<file path="config.mk">
export PLATFORM = sky130hd
export DESIGN_NAME = usb_tx_encoder
export DESIGN_NICKNAME = d
export VERILOG_FILES = /design/src/rtl/usb_tx_pkg.sv /design/src/rtl/flex_counter.sv /design/src/rtl/usb_tx_encoder.sv
export SDC_FILE = /design/constraint.sdc
export NUM_CORES = 1
export LEC_CHECK = 0
export ABC_AREA = 1
export CAP_MARGIN = 20
export CORE_UTILIZATION = 55
export DETAILED_ROUTE_END_ITERATION = 7
export PLACE_DENSITY = 0.78
export SKIP_CTS_REPAIR_TIMING = 1
export SLEW_MARGIN = 20
export SYNTH_ARGS = -nofsm -noshare
export SYNTH_HDL_FRONTEND = slang
export SYNTH_SLANG_ARGS = --single-unit
</file>
<file path="constraint.sdc">
create_clock -name clk -period 2.2 [get_ports clk]
set_input_delay 0.44 -clock clk [delete_from_list [all_inputs] [get_ports clk]]
set_output_delay 0.44 -clock clk [all_outputs]
set_load 0.02 [all_outputs]
</file>
===== config.mk =====
export PLATFORM = sky130hd
export DESIGN_NAME = ai_status_monitor
export DESIGN_NICKNAME = d
export VERILOG_FILES = /design/src/rtl/ai_status_monitor.sv
export SDC_FILE = /design/constraint.sdc
export NUM_CORES = 1
export LEC_CHECK = 0
export CORE_ASPECT_RATIO = 1.4
export CORE_MARGIN = 10
export CORE_UTILIZATION = 40
export CTS_BUF_LIST = sky130_fd_sc_hd__clkbuf_4
export DETAILED_ROUTE_END_ITERATION = 8
export HOLD_SLACK_MARGIN = 0.1
export PLACE_DENSITY = 0.69
export SLEW_MARGIN = 10
export SYNTH_ARGS = -nofsm -noshare
export SYNTH_HDL_FRONTEND = slang
export SYNTH_SLANG_ARGS = --single-unit

===== constraint.sdc =====
create_clock -name clk -period 2.75 [get_ports clk]
set_input_delay 0.275 -clock clk [delete_from_list [all_inputs] [get_ports clk]]
set_output_delay 0.275 -clock clk [all_outputs]
set_load 0.01 [all_outputs]

===== src/rtl/ai_status_monitor.sv =====
// rtl/ai_status_monitor.sv - per-channel sticky error flags, saturating counters, first-error capture and irq
module ai_status_monitor #(
   parameter int NCH   = 4,
   parameter int CNT_W = 8,
   parameter int EDGE  = 0,
   localparam int IDW  = (NCH > 1) ? $clog2(NCH) : 1
) (
   input  logic                 clk,
   input  logic                 rst,
   input  logic                 init,
   input  logic [NCH-1:0]       err_in,
   input  logic [NCH-1:0]       clr,
   input  logic [NCH-1:0]       irq_mask,
   output logic [NCH-1:0]       sticky,
   output logic [NCH*CNT_W-1:0] cnt,
   output logic                 first_vld,
   output logic [IDW-1:0]       first_id,
   output logic                 irq
);

   logic [NCH-1:0]   prev;
   logic [NCH-1:0]   evt;
   logic [IDW-1:0]   low_id;
   logic [CNT_W-1:0] cnt_r [NCH];

   always_comb begin
      evt = (EDGE != 0) ? (err_in & ~prev) : err_in;
   end

   // Scan downward so the lowest flagged channel wins.
   always_comb begin
      low_id = '0;
      for (int i = NCH - 1; i >= 0; i--) begin
         if (evt[i]) low_id = IDW'(i);
      end
   end

   for (genvar g = 0; g < NCH; g++) begin : g_cnt
      assign cnt[g*CNT_W +: CNT_W] = cnt_r[g];
   end

   always_ff @(posedge clk) begin
      if (!rst) begin
         prev      <= '0;
         sticky    <= '0;
         first_vld <= 1'b0;
         first_id  <= '0;
         irq       <= 1'b0;
         for (int i = 0; i < NCH; i++) cnt_r[i] <= '0;
      end else begin
         // prev tracks the raw input regardless of init/clr so edge detect stays coherent.
         prev <= err_in;
         if (init) begin
            sticky    <= '0;
            first_vld <= 1'b0;
            first_id  <= '0;
            irq       <= 1'b0;
            for (int i = 0; i < NCH; i++) cnt_r[i] <= '0;
         end else begin
            for (int i = 0; i < NCH; i++) begin
               if (evt[i]) begin
                  sticky[i] <= 1'b1;
                  if (clr[i])
                     cnt_r[i] <= CNT_W'(1);
                  else if (cnt_r[i] != {CNT_W{1'b1}})
                     cnt_r[i] <= cnt_r[i] + CNT_W'(1);
               end else if (clr[i]) begin
                  sticky[i] <= 1'b0;
                  cnt_r[i]  <= '0;
               end
            end
            if (!first_vld && (|evt)) begin
               first_vld <= 1'b1;
               first_id  <= low_id;
            end
            irq <= |(sticky & ~irq_mask);
         end
      end
   end

endmodule

## Yosys cells after proc, flatten, opt, wreduce, memory -nomap -nowiden

Memory sizes are Yosys's and may differ from the RTL's.
Index checks and enable logic that the tools add are counted.

- Register bits: 8
- Bits in writable memories: 32
- Bits of input ports: 15
- Output and inout bits: 40
- Word-level logic and storage cells: 136
- Memories: 1

Memories:

| name | words | bits a word | rd ports | clocked after Yosys merged registers in | write ports | line | text |
|---|---|---|---|---|---|---|---|
| cnt_r | 4 | 8 | 4 | 0 | 4 | 24 | `logic [CNT_W-1:0] cnt_r [NCH];` |

- Add/subtract/negate cells: 4
- Equal/unequal tests: 4
- Mux-type cells: 92
- Bitwise gates (word level): 19
- Reduce and logical (&&, ||, !) cells: 9

Operators with widths:

| operator | count |
|---|---|
| $mux 8 | 16 |
| $mux 1 | 72 |
| $add 8x1->8 const B | 4 |
| $ne 8x8->1 const B | 4 |
| $or 1x1->1 | 16 |
| $mux 2 | 4 |
| $reduce_bool 2->1 | 4 |
| $reduce_or 4->1 | 2 |
| $and 4x4->4 | 1 |
| $not 4->4 | 1 |
| $reduce_or 2->1 | 1 |
| $logic_and 1x1->1 | 1 |
| $logic_not 1->1 | 1 |
| $not 1->1 | 1 |

## Depth between registers and ports, before layout

- Depth in word-level cells: 9
- Depth in mapped cells: 6
- Gate-level depth less buffers: 5

## Least setup slack after synthesis

OpenSTA, ideal clock, no wires.

- Path kind: reg2reg
- Start point: mem cnt_r[2][0]
- End point: mem cnt_r[2][0] (enable)
- Arrival: 1,321 ps
- Data required time: 2,421 ps
- Path slack: 1,099 ps
- Stages on the path, launching flop included: 5
- Buffers on the path: 0
- Period minus slack after synthesis: 1,651 ps
- Cell sequence: edfxtp_1 -> ha_1 -> nand4_1 -> nand3_1 -> nand2_1

RTL lines:

| item | line |
|---|---|
| from (decl) | 24 |

==> impl_results.md <==
* Status: finished clean
* Non-filler instance count after layout at 328
* P&R area growth vs syn at 34.9%
* Hold_buf cts at 0
* Antenna Cells at 0
* Drt pass-1 iters at 4
* Worst hold endpoint: sticky[1]
* Met3 WL at 436 um
* GRT Overall Usage at 12.0%
* Synth area leader: edfxtp_1
* Type of the worst setup path: reg -> reg
* Uppermost layer routed: met4
* Reg power frac at 56.7%
* Clk sink count at 40
* PD cells at 444 nW/um^2
* 1st-iter DRT viols at 67
* Max-slew headroom at 71.2%
* Synth Area in Adders at 2.52%
* Core Rows at 30
* Die width at 79.6 um
* P_leak at 0.946 nW
* Top-count cell post-synth: nor2_1
* Worst-margin pin slew at 0.421 ns
* Maximum resistive drop on vdd at 318 uV
* Most common flop cell mapped by yosys: edfxtp_1
* Clk Latency, worst-skew pair at 0.34 ns
* Congestion Overflow GR at 0
* Synthesized cell area at 1990 um^2
* Syn Nets at 223
* Nature of the critical path endpoint: register
* DP HPWL at 3670 um
* Critical Path AT at 1.91 ns
* Fmax at 528 MHz
* Placed cells at 320
* Residual DRC at 0
* Drt wl/cell at 14.4 um
* Setup violators final at 0
* Met2 WL at 2210 um
* Async set-reset flop share out of synthesis at 0%
* R2R cell count at 4
* Pins Over Slew Limit at 0
* Number of setup buffers added after CTS at 0
* Drt total wl at 4720 um
* Post-synthesis mux area share at 1.01%
* Via count at 1,675
* DR vias/cell at 5.11
* Core region area at 4840 um^2
* Share of layout cells above drive strength 1 at 4.55%
* Post-Synth XOR/XNOR Area at 8.81%
* Initial antenna violation count at 0
* ANT nets after route at 0
* CTS tree: done
* RSZ-0062 raised after global routing: false
* Routability Congestion at 0.758
* WHS Path Cells at 2
* Fin crit period at 1.90 ns
* Post-synthesis compound-gate area fraction at 11.1%
* Root Driver: clkbuf_4
* P_sw at 267 uW
* Initial Util at 41.1%
* Net Sw Frac at 22.4%
* Most area-consuming cells after synthesis: edfxtp_1 (36%), dfxtp_1 (16%), nor2_1 (7.4%)
* Simple-Gate Fraction of Synth Area at 20.8%
* Fillers at 438
* Power Internal at 924 uW
* WP data required at 2.77 ns
* CTS buffer count at 5
* Worst Hold Launch: sticky[1]
* Wire length on met1 at 1990 um
* Setup slack, reg-to-reg at 0.85 ns
* Hold WS at 0.510 ns
* Syn Inst Count at 204
* Top-area cell type share of the netlist area at 36.2%
* Netlist cell types at 35
* Yosys warning count at 0
* Share of total power in the clock network at 32.4%
* Port Buffers at 54
* Global-route wire length before repair at 7820 um
* Min-Delay Path Class: reg -> reg
* Post-synthesis area per instance at 9.75 um^2
* Clk_skew at 0.00653 ns
* Post-CTS sizing at 0
* Pin count of the biggest net entering global routing at 13
* Final hold viol count at 0
* Tcrit/Tclk final at 68.9%
* Die height at 103 um
* Worst R2R Start: cnt_r[2][0]
* I/O pin count at 55
* Worst-path clk slew at 0.12 ns
* Fin Setup TNS at 0 ns
* Sequential share of the synthesized area at 52.4%
* Crit-path max FO at 8
* Main combinational cell family by area after synthesis: simple AND/OR/NAND/NOR gates
* CP startpoint kind: register
* Combinational cell fraction of total power at 10.9%
* CTS Buffer Depth at 2
* Die area at 8230 um^2
* Maxcap violations at 0
* Htree depth at 2
* Seq cells post-synth at 40
* EDFF count, synth at 24
* Vias in the first global route at 1,646
* RR Endpoint: cnt_r[2][3]
* Top cells by count, synth: nor2_1 (39), edfxtp_1 (24), dfxtp_1 (16)
* Total power at 1.19 mW
* CP startpoint: cnt_r[2][0]
* Fin nets at 282
## kinds of logic after synthesis
family	count (synthesis)
AND/OR/NAND/NOR	89
flip-flops	40
AO/OA/AOI/OAI	32
XOR/XNOR	20
buffers and inverters	17
adder cells (fa/ha/maj)	4
multiplexers	2
## area by class of cell
cell class | instances | area (um^2) | share of cell area [%]
Inverter | 14 | 52.6 | 1.96
Multi-Input combinational cell | 147 | 881 | 32.8
Clock inverter | 2 | 35.0 | 1.31
Clock buffer | 6 | 45.0 | 1.68
Sequential cell | 40 | 1040 | 38.8
Tap cell | 64 | 80.1 | 2.99
Timing Repair Buffer | 55 | 548 | 20.4
## sequential cells by signal, summed over array words and instances (netlist names)
name	count
first_id	2
irq	1
cnt_r	32
first_vld	1
sticky	4
## critical path, cell delays in order (launching register included)
cell,delay (ns)
edfxtp_1,0.52
ha_1,0.32
nand4_1,0.12
nand3_1,0.24
nand2_1,0.38
## per-stage QoR
stage	instance area, um^2	utilization [%]	worst slack (ns)
floorplan	1990	-	1.10
global placement	2600	53.7	0.764
detailed placement	2600	53.7	0.666
CTS	2680	55.4	0.853
global route	2680	55.4	0.642
finish	2680	55.4	0.855
## layer usage
metal  GRT usage (%)  vias up
met2            18.9       48
met1            14.0      778
li1                -      843
met4            4.98        0
met3            5.19        6
met5               0        -
## power groups by stage
stage | Sequential [mW] | Combinational [mW] | Clock [mW]
after floorplan | 0.694 | 0.0465 | 0
after global placement | 0.689 | 0.130 | 0
after detailed placement | 0.690 | 0.131 | 0
after CTS | 0.676 | 0.132 | 0.400
after global routing | 0.681 | 0.144 | 0.421
final | 0.676 | 0.130 | 0.386
## how the worst max path moves through the flow
stage / slack (ns) / endpoint / cells past startpoint
after floorplan: 1.10 / cnt_r[2][0] / 4
after global placement: 0.76 / cnt_r[2][3] / 5
after detailed placement: 0.67 / cnt_r[2][0] / 5
after CTS: 0.85 / cnt_r[2][1] / 4
after global routing: 0.64 / cnt_r[2][1] / 4
final: 0.85 / cnt_r[2][3] / 4
## layout by cell type (no fill, tap or decap), drive strengths merged, types with 2 or more instances in the layout
master and count:
dfxtp 16, nand3 14, and3 2, mux2i 2, o211a 2, o21ai 5, nand2 14, inv 14
nor2b 2, o221a 2, clkbuf 6, xor2 10, and4 2, or4 3, nand4 5, clkdlybuf4s50 54
nand2b 4, nor2 39, a21oi 11, edfxtp 24, nor3 2, o31ai 4, ha 4, xnor2 10
No activity file was read; power rests on OpenSTA's default activity.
--------------------------------
Action item:
Wherever the word "synthesis" appears in a line of the data above, copy that line.

Response area:
## Least setup slack after synthesis
- Period minus slack after synthesis: 1,651 ps
* Async set-reset flop share out of synthesis at 0%
* Post-synthesis mux area share at 1.01%
* Post-synthesis compound-gate area fraction at 11.1%
* Most area-consuming cells after synthesis: edfxtp_1 (36%), dfxtp_1 (16%), nor2_1 (7.4%)
* Post-synthesis area per instance at 9.75 um^2
* Main combinational cell family by area after synthesis: simple AND/OR/NAND/NOR gates
## kinds of logic after synthesis
family	count (synthesis)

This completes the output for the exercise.